====== The records
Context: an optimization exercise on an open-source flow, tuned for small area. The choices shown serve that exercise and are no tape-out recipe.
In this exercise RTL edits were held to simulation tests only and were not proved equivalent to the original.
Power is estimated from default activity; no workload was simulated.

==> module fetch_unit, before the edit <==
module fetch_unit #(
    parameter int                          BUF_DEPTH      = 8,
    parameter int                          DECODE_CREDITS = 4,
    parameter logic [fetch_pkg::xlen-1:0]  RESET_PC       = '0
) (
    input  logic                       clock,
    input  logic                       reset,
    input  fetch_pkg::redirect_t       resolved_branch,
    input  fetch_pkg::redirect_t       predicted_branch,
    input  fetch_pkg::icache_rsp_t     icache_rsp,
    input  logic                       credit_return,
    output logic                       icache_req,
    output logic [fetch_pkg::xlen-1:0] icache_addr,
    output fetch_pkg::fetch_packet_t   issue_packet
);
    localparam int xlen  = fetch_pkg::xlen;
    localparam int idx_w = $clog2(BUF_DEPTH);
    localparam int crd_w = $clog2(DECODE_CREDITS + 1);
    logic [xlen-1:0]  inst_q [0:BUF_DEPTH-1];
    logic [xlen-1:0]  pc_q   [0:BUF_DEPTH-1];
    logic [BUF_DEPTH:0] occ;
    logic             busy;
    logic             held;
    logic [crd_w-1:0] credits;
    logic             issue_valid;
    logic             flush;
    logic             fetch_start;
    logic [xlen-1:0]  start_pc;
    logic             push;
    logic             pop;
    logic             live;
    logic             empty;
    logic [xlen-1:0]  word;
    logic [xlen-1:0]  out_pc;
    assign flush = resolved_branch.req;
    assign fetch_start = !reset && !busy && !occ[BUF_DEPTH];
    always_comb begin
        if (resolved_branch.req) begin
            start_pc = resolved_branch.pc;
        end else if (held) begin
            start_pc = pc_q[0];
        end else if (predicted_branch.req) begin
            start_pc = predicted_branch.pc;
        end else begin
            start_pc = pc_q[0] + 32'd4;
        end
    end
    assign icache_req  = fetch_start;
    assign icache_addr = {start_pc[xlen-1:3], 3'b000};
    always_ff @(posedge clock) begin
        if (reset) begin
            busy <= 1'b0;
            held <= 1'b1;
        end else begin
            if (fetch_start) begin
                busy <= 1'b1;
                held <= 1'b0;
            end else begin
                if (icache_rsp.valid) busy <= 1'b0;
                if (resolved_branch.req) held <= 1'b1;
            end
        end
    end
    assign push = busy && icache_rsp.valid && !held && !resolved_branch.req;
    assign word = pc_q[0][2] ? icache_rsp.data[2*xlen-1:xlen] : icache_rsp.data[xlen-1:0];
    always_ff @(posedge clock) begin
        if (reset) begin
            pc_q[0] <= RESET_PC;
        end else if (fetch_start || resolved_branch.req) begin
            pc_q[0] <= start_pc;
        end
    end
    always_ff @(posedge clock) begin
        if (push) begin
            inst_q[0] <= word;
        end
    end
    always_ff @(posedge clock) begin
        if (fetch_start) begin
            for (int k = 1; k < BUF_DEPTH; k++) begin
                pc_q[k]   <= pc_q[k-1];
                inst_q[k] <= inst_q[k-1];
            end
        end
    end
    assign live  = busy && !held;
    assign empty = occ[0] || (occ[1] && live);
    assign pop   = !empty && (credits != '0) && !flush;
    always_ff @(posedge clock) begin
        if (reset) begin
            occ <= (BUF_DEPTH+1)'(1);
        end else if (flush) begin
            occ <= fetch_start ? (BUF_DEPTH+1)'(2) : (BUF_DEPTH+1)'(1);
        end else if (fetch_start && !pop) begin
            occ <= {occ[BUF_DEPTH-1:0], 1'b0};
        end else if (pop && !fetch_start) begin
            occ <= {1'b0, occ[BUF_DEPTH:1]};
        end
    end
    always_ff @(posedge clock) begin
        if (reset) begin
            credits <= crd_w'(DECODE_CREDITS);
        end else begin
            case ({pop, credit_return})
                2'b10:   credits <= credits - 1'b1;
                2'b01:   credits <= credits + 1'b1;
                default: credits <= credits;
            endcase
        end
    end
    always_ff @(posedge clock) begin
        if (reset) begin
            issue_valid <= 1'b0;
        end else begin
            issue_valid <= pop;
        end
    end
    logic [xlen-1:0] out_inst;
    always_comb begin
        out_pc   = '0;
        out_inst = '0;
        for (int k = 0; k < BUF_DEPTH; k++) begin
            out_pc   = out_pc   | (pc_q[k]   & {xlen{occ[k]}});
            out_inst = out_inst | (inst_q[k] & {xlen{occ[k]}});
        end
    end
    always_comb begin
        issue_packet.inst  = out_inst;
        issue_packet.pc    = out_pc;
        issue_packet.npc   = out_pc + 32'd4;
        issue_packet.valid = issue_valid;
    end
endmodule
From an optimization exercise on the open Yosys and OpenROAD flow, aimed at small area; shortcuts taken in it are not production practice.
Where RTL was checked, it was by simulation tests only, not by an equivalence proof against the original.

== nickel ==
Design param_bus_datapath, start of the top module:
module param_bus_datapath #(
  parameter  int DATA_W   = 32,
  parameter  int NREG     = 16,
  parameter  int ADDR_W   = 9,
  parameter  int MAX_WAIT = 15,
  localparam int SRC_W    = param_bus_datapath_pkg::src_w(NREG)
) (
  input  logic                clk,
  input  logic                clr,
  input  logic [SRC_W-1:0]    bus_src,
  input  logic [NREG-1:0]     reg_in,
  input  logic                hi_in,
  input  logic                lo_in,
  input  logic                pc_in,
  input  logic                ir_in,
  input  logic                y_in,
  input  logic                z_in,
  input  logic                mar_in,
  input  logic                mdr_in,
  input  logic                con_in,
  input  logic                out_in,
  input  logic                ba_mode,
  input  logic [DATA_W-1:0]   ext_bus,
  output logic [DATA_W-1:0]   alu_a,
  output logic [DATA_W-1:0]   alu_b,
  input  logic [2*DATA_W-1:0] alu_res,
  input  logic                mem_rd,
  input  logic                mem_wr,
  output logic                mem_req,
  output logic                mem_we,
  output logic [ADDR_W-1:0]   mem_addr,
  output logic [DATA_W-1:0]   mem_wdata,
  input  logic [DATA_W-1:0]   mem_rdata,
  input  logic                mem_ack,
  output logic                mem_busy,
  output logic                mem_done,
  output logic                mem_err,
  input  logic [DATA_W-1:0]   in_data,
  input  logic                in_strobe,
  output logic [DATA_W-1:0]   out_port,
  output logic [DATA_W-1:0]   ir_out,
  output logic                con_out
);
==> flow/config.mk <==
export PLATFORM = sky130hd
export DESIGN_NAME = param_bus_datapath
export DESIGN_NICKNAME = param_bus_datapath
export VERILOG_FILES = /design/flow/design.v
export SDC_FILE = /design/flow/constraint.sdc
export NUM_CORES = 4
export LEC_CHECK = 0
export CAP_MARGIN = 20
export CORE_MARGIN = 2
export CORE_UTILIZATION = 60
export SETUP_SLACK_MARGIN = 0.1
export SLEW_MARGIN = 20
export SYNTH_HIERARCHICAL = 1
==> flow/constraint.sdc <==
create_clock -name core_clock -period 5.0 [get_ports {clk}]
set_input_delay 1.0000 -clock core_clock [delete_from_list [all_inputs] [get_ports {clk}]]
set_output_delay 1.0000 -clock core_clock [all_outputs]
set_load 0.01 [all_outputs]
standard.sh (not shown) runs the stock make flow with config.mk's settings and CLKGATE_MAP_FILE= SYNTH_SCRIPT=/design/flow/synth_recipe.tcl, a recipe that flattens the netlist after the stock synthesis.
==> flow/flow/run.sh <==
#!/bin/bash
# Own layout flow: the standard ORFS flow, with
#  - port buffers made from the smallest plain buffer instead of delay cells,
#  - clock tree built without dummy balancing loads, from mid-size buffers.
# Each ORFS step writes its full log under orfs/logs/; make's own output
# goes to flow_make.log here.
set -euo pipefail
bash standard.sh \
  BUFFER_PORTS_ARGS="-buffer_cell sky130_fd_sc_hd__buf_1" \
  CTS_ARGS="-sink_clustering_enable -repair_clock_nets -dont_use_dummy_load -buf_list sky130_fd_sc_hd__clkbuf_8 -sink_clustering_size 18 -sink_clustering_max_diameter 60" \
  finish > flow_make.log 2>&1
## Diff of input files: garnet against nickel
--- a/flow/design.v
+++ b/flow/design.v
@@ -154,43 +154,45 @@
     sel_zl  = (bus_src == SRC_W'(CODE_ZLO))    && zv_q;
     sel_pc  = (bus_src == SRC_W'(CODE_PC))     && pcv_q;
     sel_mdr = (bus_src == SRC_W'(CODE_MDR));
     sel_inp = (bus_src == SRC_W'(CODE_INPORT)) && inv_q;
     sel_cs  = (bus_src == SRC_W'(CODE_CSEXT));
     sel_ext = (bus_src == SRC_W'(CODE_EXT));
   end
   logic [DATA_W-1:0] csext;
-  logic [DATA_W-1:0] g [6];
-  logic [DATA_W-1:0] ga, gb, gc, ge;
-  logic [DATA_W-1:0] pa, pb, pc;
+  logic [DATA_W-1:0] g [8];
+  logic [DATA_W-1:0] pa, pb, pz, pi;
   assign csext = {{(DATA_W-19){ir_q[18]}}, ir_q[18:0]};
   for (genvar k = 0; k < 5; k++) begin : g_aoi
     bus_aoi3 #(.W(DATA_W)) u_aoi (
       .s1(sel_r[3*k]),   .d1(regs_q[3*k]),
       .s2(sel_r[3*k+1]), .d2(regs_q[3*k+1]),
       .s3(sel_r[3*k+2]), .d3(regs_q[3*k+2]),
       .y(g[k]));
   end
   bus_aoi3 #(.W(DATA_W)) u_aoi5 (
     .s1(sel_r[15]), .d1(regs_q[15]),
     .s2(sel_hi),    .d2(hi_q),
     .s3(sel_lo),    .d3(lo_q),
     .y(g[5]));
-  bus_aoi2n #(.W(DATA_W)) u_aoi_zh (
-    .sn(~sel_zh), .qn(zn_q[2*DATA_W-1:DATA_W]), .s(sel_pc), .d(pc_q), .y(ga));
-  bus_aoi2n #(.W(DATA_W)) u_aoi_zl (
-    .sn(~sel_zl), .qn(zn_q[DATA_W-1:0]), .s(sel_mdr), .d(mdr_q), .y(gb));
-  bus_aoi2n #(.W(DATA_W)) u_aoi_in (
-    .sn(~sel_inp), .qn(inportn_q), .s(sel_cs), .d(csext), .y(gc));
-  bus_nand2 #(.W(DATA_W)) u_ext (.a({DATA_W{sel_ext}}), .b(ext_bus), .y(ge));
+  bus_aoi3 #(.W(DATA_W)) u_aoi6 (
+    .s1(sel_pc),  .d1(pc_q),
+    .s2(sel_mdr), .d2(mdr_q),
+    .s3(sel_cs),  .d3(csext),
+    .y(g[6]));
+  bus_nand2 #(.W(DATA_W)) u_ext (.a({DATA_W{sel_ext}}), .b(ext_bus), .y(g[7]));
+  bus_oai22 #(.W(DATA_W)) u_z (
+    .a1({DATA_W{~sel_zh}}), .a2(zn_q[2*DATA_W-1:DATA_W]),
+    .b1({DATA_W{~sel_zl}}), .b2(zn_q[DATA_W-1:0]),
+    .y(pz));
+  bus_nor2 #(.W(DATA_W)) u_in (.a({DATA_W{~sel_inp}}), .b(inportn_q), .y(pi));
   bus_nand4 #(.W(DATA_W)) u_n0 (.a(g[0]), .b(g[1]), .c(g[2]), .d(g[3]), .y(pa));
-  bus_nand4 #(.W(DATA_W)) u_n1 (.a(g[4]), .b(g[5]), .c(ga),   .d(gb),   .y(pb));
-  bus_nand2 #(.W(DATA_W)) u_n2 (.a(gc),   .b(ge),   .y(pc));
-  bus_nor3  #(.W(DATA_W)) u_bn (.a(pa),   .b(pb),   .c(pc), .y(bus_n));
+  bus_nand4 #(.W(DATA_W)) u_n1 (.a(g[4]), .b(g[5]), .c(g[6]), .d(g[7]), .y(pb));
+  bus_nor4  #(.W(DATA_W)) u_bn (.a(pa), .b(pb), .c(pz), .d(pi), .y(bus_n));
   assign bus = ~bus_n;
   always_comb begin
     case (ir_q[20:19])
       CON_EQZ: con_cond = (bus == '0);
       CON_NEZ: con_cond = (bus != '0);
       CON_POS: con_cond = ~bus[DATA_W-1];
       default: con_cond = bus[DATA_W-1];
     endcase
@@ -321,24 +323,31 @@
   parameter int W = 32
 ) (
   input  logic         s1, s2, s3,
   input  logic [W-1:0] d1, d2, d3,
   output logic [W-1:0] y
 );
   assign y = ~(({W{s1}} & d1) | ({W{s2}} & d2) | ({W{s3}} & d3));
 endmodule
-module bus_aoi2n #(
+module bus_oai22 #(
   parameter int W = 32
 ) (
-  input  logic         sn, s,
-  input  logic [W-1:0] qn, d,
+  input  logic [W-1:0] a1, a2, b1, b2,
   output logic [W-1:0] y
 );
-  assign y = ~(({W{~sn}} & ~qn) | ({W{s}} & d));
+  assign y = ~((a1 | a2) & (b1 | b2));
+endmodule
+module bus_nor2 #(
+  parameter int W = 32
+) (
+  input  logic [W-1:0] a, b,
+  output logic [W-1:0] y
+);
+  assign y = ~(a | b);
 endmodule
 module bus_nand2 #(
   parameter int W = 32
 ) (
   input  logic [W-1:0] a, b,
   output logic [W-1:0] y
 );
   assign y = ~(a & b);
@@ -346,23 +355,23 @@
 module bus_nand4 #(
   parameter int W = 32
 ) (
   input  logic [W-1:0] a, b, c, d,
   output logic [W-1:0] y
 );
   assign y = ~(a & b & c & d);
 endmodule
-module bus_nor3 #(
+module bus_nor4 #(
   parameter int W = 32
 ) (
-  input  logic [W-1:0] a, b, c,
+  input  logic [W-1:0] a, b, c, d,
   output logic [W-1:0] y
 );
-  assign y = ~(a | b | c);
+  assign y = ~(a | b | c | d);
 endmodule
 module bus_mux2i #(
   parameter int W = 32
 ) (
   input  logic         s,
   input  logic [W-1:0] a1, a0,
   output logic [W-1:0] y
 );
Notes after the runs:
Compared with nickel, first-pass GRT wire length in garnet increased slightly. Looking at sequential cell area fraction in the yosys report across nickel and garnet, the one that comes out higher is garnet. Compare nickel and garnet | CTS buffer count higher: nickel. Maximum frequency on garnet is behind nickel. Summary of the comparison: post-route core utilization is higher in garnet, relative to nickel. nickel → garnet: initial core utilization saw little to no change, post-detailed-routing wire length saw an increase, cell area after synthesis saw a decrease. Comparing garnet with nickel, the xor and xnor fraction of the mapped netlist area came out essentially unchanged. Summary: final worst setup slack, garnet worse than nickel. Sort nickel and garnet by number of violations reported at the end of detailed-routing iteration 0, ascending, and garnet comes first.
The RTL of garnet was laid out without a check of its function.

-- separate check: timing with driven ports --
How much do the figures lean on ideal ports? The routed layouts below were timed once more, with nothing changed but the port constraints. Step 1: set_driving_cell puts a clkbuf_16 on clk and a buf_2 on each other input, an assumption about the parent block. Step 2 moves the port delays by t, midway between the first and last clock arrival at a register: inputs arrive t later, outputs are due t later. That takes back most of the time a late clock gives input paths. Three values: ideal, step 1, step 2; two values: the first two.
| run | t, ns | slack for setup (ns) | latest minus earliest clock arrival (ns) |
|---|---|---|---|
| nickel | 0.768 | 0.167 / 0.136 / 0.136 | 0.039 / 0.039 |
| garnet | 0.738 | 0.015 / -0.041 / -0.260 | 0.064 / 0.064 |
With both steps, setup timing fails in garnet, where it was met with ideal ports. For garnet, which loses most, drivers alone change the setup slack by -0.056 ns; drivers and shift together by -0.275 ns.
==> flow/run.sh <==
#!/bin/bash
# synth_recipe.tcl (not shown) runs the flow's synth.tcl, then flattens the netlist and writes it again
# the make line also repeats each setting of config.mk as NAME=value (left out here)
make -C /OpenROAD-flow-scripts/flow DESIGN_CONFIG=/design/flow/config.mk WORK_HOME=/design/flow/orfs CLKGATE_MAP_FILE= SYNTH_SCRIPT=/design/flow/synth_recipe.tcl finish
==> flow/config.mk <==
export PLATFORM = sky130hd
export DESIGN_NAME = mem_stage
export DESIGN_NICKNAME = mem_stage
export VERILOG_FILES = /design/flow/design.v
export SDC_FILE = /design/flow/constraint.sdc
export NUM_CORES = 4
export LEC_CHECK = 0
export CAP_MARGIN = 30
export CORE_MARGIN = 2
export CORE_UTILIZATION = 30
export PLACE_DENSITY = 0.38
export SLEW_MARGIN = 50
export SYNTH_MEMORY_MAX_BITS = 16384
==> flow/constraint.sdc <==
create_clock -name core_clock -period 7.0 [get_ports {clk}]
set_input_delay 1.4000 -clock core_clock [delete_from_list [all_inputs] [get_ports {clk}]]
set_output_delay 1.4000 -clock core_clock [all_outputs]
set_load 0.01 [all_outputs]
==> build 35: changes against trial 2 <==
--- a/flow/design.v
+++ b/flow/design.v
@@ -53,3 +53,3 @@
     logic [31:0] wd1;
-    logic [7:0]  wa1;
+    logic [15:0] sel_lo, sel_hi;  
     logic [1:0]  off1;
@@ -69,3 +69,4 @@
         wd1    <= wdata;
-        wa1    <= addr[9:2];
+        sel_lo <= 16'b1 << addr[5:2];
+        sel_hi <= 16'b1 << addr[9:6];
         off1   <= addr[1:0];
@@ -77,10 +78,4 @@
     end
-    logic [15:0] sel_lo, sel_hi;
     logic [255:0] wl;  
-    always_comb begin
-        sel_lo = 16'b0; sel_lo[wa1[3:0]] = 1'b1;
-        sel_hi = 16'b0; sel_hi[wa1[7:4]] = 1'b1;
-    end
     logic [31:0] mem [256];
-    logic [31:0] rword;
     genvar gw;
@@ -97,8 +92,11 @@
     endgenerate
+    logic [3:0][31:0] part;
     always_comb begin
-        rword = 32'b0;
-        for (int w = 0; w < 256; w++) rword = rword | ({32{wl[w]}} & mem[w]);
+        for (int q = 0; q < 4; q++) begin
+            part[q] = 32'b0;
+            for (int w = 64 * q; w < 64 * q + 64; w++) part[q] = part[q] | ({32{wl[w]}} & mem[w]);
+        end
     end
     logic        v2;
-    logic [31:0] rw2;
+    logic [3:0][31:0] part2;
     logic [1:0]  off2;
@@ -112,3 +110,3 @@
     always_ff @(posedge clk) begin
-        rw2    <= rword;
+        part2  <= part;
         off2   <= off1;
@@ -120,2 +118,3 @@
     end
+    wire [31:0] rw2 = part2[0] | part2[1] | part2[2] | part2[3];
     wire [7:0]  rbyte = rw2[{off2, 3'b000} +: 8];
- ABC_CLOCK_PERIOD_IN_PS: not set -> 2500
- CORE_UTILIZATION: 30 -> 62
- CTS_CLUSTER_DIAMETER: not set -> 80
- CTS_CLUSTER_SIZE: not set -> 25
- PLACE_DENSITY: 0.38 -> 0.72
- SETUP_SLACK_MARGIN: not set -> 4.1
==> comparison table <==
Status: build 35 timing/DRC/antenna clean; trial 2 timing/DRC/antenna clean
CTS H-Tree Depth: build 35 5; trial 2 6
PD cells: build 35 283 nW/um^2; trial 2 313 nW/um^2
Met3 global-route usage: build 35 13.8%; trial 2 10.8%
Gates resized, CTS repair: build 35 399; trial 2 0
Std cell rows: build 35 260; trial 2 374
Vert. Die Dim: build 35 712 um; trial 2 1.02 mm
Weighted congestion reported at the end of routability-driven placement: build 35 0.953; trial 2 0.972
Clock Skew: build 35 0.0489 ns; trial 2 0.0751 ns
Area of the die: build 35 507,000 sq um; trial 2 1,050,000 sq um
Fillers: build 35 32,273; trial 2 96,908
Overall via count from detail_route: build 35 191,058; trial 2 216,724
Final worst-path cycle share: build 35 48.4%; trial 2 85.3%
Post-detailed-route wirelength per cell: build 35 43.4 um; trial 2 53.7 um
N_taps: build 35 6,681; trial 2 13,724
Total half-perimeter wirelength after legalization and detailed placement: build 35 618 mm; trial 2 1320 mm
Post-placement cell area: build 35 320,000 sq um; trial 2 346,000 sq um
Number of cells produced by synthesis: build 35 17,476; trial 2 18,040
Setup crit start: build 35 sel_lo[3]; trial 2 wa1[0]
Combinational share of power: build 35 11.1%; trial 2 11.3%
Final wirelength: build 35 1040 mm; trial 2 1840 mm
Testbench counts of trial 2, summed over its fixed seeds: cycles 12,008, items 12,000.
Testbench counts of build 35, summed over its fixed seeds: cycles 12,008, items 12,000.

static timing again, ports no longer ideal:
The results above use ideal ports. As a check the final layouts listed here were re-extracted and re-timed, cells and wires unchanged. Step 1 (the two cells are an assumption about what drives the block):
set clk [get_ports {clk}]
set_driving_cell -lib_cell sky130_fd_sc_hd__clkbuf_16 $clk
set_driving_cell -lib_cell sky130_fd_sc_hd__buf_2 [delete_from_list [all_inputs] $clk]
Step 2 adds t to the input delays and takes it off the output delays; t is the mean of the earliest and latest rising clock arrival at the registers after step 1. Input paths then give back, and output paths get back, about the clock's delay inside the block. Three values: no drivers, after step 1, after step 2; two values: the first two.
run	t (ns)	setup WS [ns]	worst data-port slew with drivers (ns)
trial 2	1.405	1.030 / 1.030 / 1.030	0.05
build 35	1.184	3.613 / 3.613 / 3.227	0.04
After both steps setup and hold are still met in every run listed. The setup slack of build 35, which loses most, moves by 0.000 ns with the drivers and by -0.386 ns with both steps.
============
What you are asked to do: Retype only the stretch of lines above starting at the one with "logic [31:0] rword;" and stopping at the one with "64; w++) part[q]", exactly as written, with both kept.

Result of the exercise:
-    logic [31:0] rword;
     genvar gw;
@@ -97,8 +92,11 @@
     endgenerate
+    logic [3:0][31:0] part;
     always_comb begin
-        rword = 32'b0;
-        for (int w = 0; w < 256; w++) rword = rword | ({32{wl[w]}} & mem[w]);
+        for (int q = 0; q < 4; q++) begin
+            part[q] = 32'b0;
+            for (int w = 64 * q; w < 64 * q + 64; w++) part[q] = part[q] | ({32{wl[w]}} & mem[w]);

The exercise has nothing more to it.